Keywords: computer vision, automated material characterization, defect detection, fuel cells, SEM imaging, X-ray computed tomography, benchmarking, datasets, surveys
TL;DR: We survey computer vision methods for fuel cell defect detection and show that the lack of standardized benchmarks is the main barrier to progress, and we propose a roadmap toward physics aware and deployable evaluation frameworks.
Abstract: Object detection has achieved remarkable success in natural-image domains, yet its deployment in scientific microstructural analysis remains fundamentally constrained by data scarcity, domain mismatch, and a lack of standardized evaluation. This survey systematically reviews a corpus of 129 studies on computer vision-based fuel cell defect detection and conducts in-depth comparative analysis on a representative subset, identifying the absence of benchmarking infrastructure as the primary bottleneck to progress. We demonstrate that direct reuse of general-purpose detection architectures such as Faster R-CNN and YOLO fails to address domain-specific challenges including extreme class imbalance, multi-scale defects spanning orders of magnitude, and low-contrast anomalies embedded in complex material textures.

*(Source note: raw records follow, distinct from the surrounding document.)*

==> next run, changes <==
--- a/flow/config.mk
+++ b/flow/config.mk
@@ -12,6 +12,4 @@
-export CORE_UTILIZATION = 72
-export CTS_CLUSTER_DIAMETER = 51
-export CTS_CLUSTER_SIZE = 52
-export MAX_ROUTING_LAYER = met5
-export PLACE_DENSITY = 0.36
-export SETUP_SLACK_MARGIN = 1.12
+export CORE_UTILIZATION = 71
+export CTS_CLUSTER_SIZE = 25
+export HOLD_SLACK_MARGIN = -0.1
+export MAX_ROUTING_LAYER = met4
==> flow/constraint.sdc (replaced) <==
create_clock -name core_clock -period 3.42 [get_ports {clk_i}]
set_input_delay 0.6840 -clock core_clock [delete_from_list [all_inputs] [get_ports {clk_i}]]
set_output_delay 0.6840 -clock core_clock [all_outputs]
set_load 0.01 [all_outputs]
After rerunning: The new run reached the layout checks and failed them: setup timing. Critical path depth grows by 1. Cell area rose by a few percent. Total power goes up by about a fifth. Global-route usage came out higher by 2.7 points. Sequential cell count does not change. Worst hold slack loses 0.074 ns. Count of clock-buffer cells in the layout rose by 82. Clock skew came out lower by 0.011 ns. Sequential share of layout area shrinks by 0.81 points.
File: flow/run.sh
#!/bin/bash
# the make line also repeats each setting of config.mk as NAME=value (left out here)
make -C /OpenROAD-flow-scripts/flow DESIGN_CONFIG=/design/flow/config.mk WORK_HOME=/design/flow/orfs CLKGATE_MAP_FILE= finish
File: flow/config.mk
export PLATFORM = sky130hd
export DESIGN_NAME = unsigned_nonrestoring
export DESIGN_NICKNAME = unsigned_nonrestoring
export VERILOG_FILES = /design/flow/design.v
export SDC_FILE = /design/flow/constraint.sdc
export NUM_CORES = 4
export LEC_CHECK = 0
export CAP_MARGIN = 20
export CORE_MARGIN = 2
export CORE_UTILIZATION = 70
export CTS_CLUSTER_DIAMETER = 85
export CTS_CLUSTER_SIZE = 40
export SETUP_SLACK_MARGIN = 1.13
export SLEW_MARGIN = 20
File: flow/constraint.sdc
create_clock -name core_clock -period 4.65 [get_ports {clk}]
set_input_delay 0.9300 -clock core_clock [delete_from_list [all_inputs] [get_ports {clk}]]
set_output_delay 0.9300 -clock core_clock [all_outputs]
set_load 0.01 [all_outputs]
// datapath
module datapath(output [6:0] display, days, output [3:0] segment, output am, pm, dblink, Sound, Vcc_out, input Next, Up, SetTime, SetAlarm, Snooze, Stop, Mute, Clr, Clk_sys);
For scale: ~1500 cells after synthesis, roughly 220 flip-flops, about 32 I/O pins, roughly 14000 sq um of cells after synthesis.
clock: 11.2 ns
lec_check: 0
cap_margin: 0
core_margin: 2
core_utilization: 72
cts_cluster_diameter: 39
max_routing_layer: met4
place_density_lb_addon: 0.02
setup_slack_margin: 3.3
slew_margin: 20
run.sh (not shown) runs the stock make flow with config.mk's settings and CLKGATE_MAP_FILE=.
Next try:
Settings changed: CAP_MARGIN 0 to 20, CORE_UTILIZATION 72 to 66, CTS_CLUSTER_DIAMETER 39 to unset, MAX_ROUTING_LAYER met4 to unset, PLACE_DENSITY_LB_ADDON 0.02 to unset, SETUP_SLACK_MARGIN 3.3 to unset.
Clock period 11.2 ns to 13.4 ns, I/O delays scaled along.
=>
- The changed run ran to the end with no violations
- total power fell by a quarter to a third
- register-to-register slack improved by 1.7 ns
- area after synthesis does not change
==> build 31 <==
Design enc_bundler_top, start of the top module:
module enc_bundler_top(
	input  wire 						clk,
	input  wire 						nrst,
	input  wire 						bundling_features,
	input  wire [617-1:0]	bits_to_bundle,
	output logic 						encoded_bit
	);
make LEC_CHECK=0 CAP_MARGIN=20 CELL_PAD_IN_SITES_GLOBAL_PLACEMENT=1 CORE_ASPECT_RATIO=1.2 CORE_MARGIN=2 CORE_UTILIZATION=45 CTS_CLUSTER_DIAMETER=80 CTS_CLUSTER_SIZE=70 GPL_ROUTABILITY_DRIVEN=1 GPL_TIMING_DRIVEN=0 MAX_ROUTING_LAYER=met5 PLACE_DENSITY_LB_ADDON=0.24 SETUP_SLACK_MARGIN=-0.19 SLEW_MARGIN=20 TNS_END_PERCENT=10 finish   # period 12.5 ns
run.sh (not shown) runs the stock make flow with config.mk's settings and CLKGATE_MAP_FILE=.
==> build 48: changes against build 31 <==
- CELL_PAD_IN_SITES_GLOBAL_PLACEMENT: 1 -> unset
- CORE_ASPECT_RATIO: 1.2 -> unset
- CORE_UTILIZATION: 45 -> 56
- CTS_CLUSTER_DIAMETER: 80 -> unset
- CTS_CLUSTER_SIZE: 70 -> 50
- GPL_ROUTABILITY_DRIVEN: 1 -> unset
- GPL_TIMING_DRIVEN: 0 -> unset
- MAX_ROUTING_LAYER: met5 -> unset
- PLACE_DENSITY_LB_ADDON: 0.24 -> unset
- SETUP_SLACK_MARGIN: -0.19 -> 0.59
- TNS_END_PERCENT: 10 -> 5
==> flow/constraint.sdc (replaced) <==
create_clock -name core_clock -period 6.53 [get_ports {clk}]
set_input_delay 1.3060 -clock core_clock [delete_from_list [all_inputs] [get_ports {clk}]]
set_output_delay 1.3060 -clock core_clock [all_outputs]
set_load 0.01 [all_outputs]
==> notes <==
- Build 48 finished but failed the layout checks on negative setup slack. Build 31 finished with timing, DRC and antenna clean.
- Between build 48 and build 31, the lower global-route usage is in build 31 (gap 6.5 points).
- Die area: build 31 is larger than build 48 (about 24%).
- Of build 48 and build 31, build 48 has the higher via count (gap about 0.5%, measured against build 31).
- Against build 48, the worst setup slack of build 31 is better by 4600 ps.
- In build 48 the critical path depth is lower than in build 31, by 3.
- Between build 31 and build 48, the lower core utilization is in build 31 (gap 16 points).
==> figures <==
Standard cell with the maximum stage delay on the critical path: build 48 fa_2; build 31 fa_1
CTS-repair resized insts: build 48 1; build 31 0
Critical path buffers and inverters: build 48 9; build 31 12
Sum of negative setup slack: build 48 -3910 ps; build 31 0 ps
Outcome: build 48 complete, but fails checks; build 31 timing/DRC/antenna clean
Reasons for failing layout checks: build 48 negative setup slack; build 31 -
Met3 layer usage reported by global route: build 48 6.26%; build 31 4.42%
Met2 Wirelength: build 48 25.0 mm; build 31 25.4 mm
Worst rel slew slack: build 48 71.5%; build 31 69.8%
Placed insts: build 48 2680; build 31 2755
Global-route wire length before repair: build 48 71.8 mm; build 31 71.8 mm
Hpwl dp: build 48 44.6 mm; build 31 44.8 mm
Cell area reported after detailed placement: build 48 23600 um2; build 31 23600 um2
Largest driver fanout on the critical path: build 48 3; build 31 2

==> xenon: inputs <==
==> flow/design.v <==
module enc_bundler(
	input wire 						bundling_features,
    input wire [617-1:0]	bits_to_bundle,
    output wire 					thresholded_bit
    );
	localparam integer ENCODING_BIT_THR = 6;
    logic [1:0] tree_add_lvl_0	[0:307];
    wire  [2:0] tree_add_lvl_1	[0:153];
    wire  [3:0] tree_add_lvl_2	[0:76];
    wire  [4:0] tree_add_lvl_3	[0:38];
    wire  [5:0] tree_add_lvl_4	[0:18];
    wire  [6:0] tree_add_lvl_5	[0:9];
    wire  [7:0] tree_add_lvl_6	[0:4];
    wire  [8:0] tree_add_lvl_7	[0:1];
    wire  [9:0] tree_add_lvl_8;
    wire  [9:0] accumulated_sum;
	always_comb begin
			for (int i = 0; i < 308; i++ ) begin
			  tree_add_lvl_0[i] = bits_to_bundle[2*i] + bits_to_bundle[(2*i)+1];
			end
	end
    for (genvar i = 0; i < 154; i++ ) begin
      assign tree_add_lvl_1[i] = tree_add_lvl_0[2*i] + tree_add_lvl_0[(2*i)+1];
    end
    for (genvar i = 0; i < 77; i++ ) begin
      assign tree_add_lvl_2[i] = tree_add_lvl_1[2*i] + tree_add_lvl_1[(2*i)+1];
    end
    for (genvar i = 0; i < 38; i++ ) begin
      assign tree_add_lvl_3[i] = tree_add_lvl_2[2*i] + tree_add_lvl_2[(2*i)+1];
    end
    assign tree_add_lvl_3[38] = tree_add_lvl_2[76] + bits_to_bundle[616];
    for (genvar i = 0; i < 19; i++ ) begin
      assign tree_add_lvl_4[i] = tree_add_lvl_3[2*i] + tree_add_lvl_3[(2*i)+1];
    end
    for (genvar i = 0; i < 9; i++ ) begin
      assign tree_add_lvl_5[i] = tree_add_lvl_4[2*i] + tree_add_lvl_4[(2*i)+1];
    end
    assign tree_add_lvl_5[9] = tree_add_lvl_4[18] + tree_add_lvl_3[38];
    for (genvar i = 0; i < 5; i++ ) begin
      assign tree_add_lvl_6[i] = tree_add_lvl_5[2*i] + tree_add_lvl_5[(2*i)+1];
    end
    for (genvar i = 0; i < 2; i++ ) begin
      assign tree_add_lvl_7[i] = tree_add_lvl_6[2*i] + tree_add_lvl_6[(2*i)+1];
    end
    assign tree_add_lvl_8 = tree_add_lvl_7[0] + tree_add_lvl_7[1];
    assign accumulated_sum = tree_add_lvl_8 + tree_add_lvl_6[4]; 
    assign thresholded_bit = (accumulated_sum > ENCODING_BIT_THR) ? 1'b1 : 1'b0;
endmodule  
module enc_bundler_top(
	input  wire 						clk,
	input  wire 						nrst,
	input  wire 						bundling_features,
	input  wire [617-1:0]	bits_to_bundle,
	output logic 						encoded_bit
	);
	wire thresholded_bit;
	enc_bundler ENC_BUNDLER(
		.bundling_features					(bundling_features),
		.bits_to_bundle						(bits_to_bundle),
		.thresholded_bit					(thresholded_bit)
	);
	always_ff @(posedge clk or negedge nrst) begin
		if (!nrst) begin
			encoded_bit <= 1'b0;
		end
		else if (bundling_features) begin
			encoded_bit <= thresholded_bit;
		end
		else begin
			encoded_bit <= encoded_bit;
		end
	end
endmodule
==> flow/run.sh <==
#!/bin/bash
# the make line also repeats each setting of config.mk as NAME=value (left out here)
make -C /OpenROAD-flow-scripts/flow DESIGN_CONFIG=/design/flow/config.mk WORK_HOME=/design/flow/orfs CLKGATE_MAP_FILE= finish
==> flow/config.mk <==
export PLATFORM = sky130hd
export DESIGN_NAME = enc_bundler_top
export DESIGN_NICKNAME = enc_bundler_top
export VERILOG_FILES = /design/flow/design.v
export SDC_FILE = /design/flow/constraint.sdc
export NUM_CORES = 4
export LEC_CHECK = 0
export CAP_MARGIN = 20
export CORE_ASPECT_RATIO = 1.97
export CORE_MARGIN = 8
export CORE_UTILIZATION = 55
export CTS_CLUSTER_DIAMETER = 272
export CTS_CLUSTER_SIZE = 90
export MIN_ROUTING_LAYER = met1
export PLACE_DENSITY_LB_ADDON = 0.04
export SETUP_SLACK_MARGIN = -1.24
export SLEW_MARGIN = 20
==> flow/constraint.sdc <==
create_clock -name core_clock -period 12.5 [get_ports {clk}]
set_input_delay 2.5000 -clock core_clock [delete_from_list [all_inputs] [get_ports {clk}]]
set_output_delay 2.5000 -clock core_clock [all_outputs]
set_load 0.01 [all_outputs]
==> raven (differences from xenon) <==
Settings changed: ABC_AREA set to 1, CELL_PAD_IN_SITES_GLOBAL_PLACEMENT set to 2, CORE_ASPECT_RATIO 1.97 to 0.5, CORE_MARGIN 8 to 2, CORE_UTILIZATION 55 to 40, CTS_CLUSTER_DIAMETER 272 to 198, CTS_CLUSTER_SIZE 90 to not set, HOLD_SLACK_MARGIN set to 0.15, MIN_ROUTING_LAYER met1 to not set, PLACE_DENSITY_LB_ADDON 0.04 to not set, SETUP_SLACK_MARGIN -1.24 to not set.
==> violet (differences from xenon) <==
Settings changed: CORE_ASPECT_RATIO 1.97 to not set, CORE_MARGIN 8 to 2, CORE_UTILIZATION 55 to 56, CTS_CLUSTER_DIAMETER 272 to 50, CTS_CLUSTER_SIZE 90 to 51, MIN_ROUTING_LAYER met1 to not set, PLACE_DENSITY_LB_ADDON 0.04 to not set, SETUP_SLACK_MARGIN -1.24 to 0.53.
==> flow/constraint.sdc (replaced) <==
create_clock -name core_clock -period 6.53 [get_ports {clk}]
set_input_delay 1.3060 -clock core_clock [delete_from_list [all_inputs] [get_ports {clk}]]
set_output_delay 1.3060 -clock core_clock [all_outputs]
set_load 0.01 [all_outputs]
==> comparison <==
Critical path depth: violet < xenon < raven.
Final cell count: xenon < violet < raven.
Wire length, highest first: xenon, violet, raven.
xenon completed without violations. raven finished clean. violet reached the layout checks and failed them: negative setup slack.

Beyond cataloging architectures, we synthesize the literature around three structural gaps: fragmented and proprietary datasets, architectural mismatch with fuel cell degradation physics, and a deployment chasm between laboratory validation and production environments. We outline actionable research directions centered on standardized multi-modal benchmarks, detection-specific architectures, few-shot learning, and explainable AI to enable trustworthy industrial adoption. Fuel cell inspection is presented as a representative case study for applying computer vision in data-poor, scientifically complex domains.
Submission Track: Findings, Tools, & Open Challenges (Tiny Paper)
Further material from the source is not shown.